Her ne olursa olsun AKP iktidarının iç ve dış politikadaki çatışmacı siyaseti ile sermayenin doymayan kâr hırsı TC’yi giderek yalnızlaştırıyor.
Batı’dan taviz koparmak için Rusya ile yaptığı flört, mültecileri sınırlara sürerek AB’yi dize getirme çabaları santaj‘ olarak algılanıyor.
Genel olarak 7 Haziran seçimleri sonrası süreç ve özel olarakta 15 Temmuz sonrası izlenen politikalar Ankara ile batı başkentleri arasında soğuk rüzgarların esmesine neden oldu.
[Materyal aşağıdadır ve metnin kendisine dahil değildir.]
==> config.mk <==
export PLATFORM = sky130hd
export DESIGN_NAME = gearbox_upsizing_2x
export DESIGN_NICKNAME = d
export VERILOG_FILES = /design/src/rtl/gearbox_upsizing_2x.sv
export SDC_FILE = /design/constraint.sdc
export NUM_CORES = 1
export LEC_CHECK = 0
export CAP_MARGIN = 10
export CORE_MARGIN = 2
export CORE_UTILIZATION = 51
export DETAILED_ROUTE_END_ITERATION = 8
export PLACE_DENSITY = 0.84
export RECOVER_POWER = 50
export SLEW_MARGIN = 30
export SYNTH_ARGS = -nofsm -noshare
export SYNTH_HDL_FRONTEND = slang
export SYNTH_SLANG_ARGS = --single-unit
==> constraint.sdc <==
create_clock -name aclk -period 3.8 [get_ports aclk]
set_clock_uncertainty 0.2 [all_clocks]
set_input_delay 1.14 -clock aclk [delete_from_list [all_inputs] [get_ports aclk]]
set_output_delay 1.14 -clock aclk [all_outputs]
set_load 0.01 [all_outputs]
Ülkeler arası enfermasyon savaşları, istihbarat, siyasal ilişkiler, devlet çıkarları ve ortadoğuda Türkiyeninde içinde yer aldığı gergin-çatışmalı ve her an her türden olumsuzluğa gebe bir bölgede yaşananlar dünyayı meşul etmeye devam ediyor.
Gerek NATO, ABD ve gerekse AB-Rusya olsun bölgede oluşturmak istediği politikalar ile TC’nin politikası arasındaki fark yada (çakışmayıp çatışan) gerginlik ise TC’yi yalnızliştırmaya götürüyor.
15 Temmuz sonrası Türkiye’nin hiçbir normu dikkate almaması NATO’nun Brüksel’deki zirvesine bir şekilde yansıdı. Mevcut Türkiye, NATO içinde de güvenilmez ancak idare edilmesi gereken bir ortak durumunda.
Batı’dan taviz koparmak için Rusya ile yaptığı flört, mültecileri sınırlara sürerek AB’yi dize getirme çabaları, Ortadoğu dışında DAİŞ terörünü Avrupa’ya ihracındaki payı…
Brüksel'de AB liderleriyle buluşmada "Türkiye AB'den vazgeçmedi" mesajı verildi. AB liderleri ise "Kapımız açık" derken, gerilimin aşılması için niyeti gösteren somut adım beklediklerini aktardı.
Görüşmelerin ana eksenini, özellikle 15 Temmuz sonrası Türkiye'de insan hakları, OHAL, yargı bağımsızlığı ve basın özgürlüğü konularındaki kaygıların yanı sıra idam cezası tartışmaları, mülteci krizi ve Kıbrıs sorunu oluşturdu.
Türkiye'nin Alman vekillere İncirlik'te konuşlanan Alman askerlerini ziyaret izni vermemesi Almanya'da tepkiyle karşılanırken ‘alternatif üs‘ konusunda sona gelindi.
Alman Dışişleri Bakanı Sigmar Gabriel'in hem Ankara'ya yapacağı ziyaret öncesi hem de görüşmelerde AKP rejimine sıcak mesajlar vermesine rağmen, İncirlik'e ziyaret izni çıkmadı. Dolayısı ie Gabriel, Ankara'dan eli boş dönüyor. Aslında bu ziyarette Gabriel Kürtleri peşkeş çekti ama yine işe yaramayınca İncirlikten çekilme kararı alındı.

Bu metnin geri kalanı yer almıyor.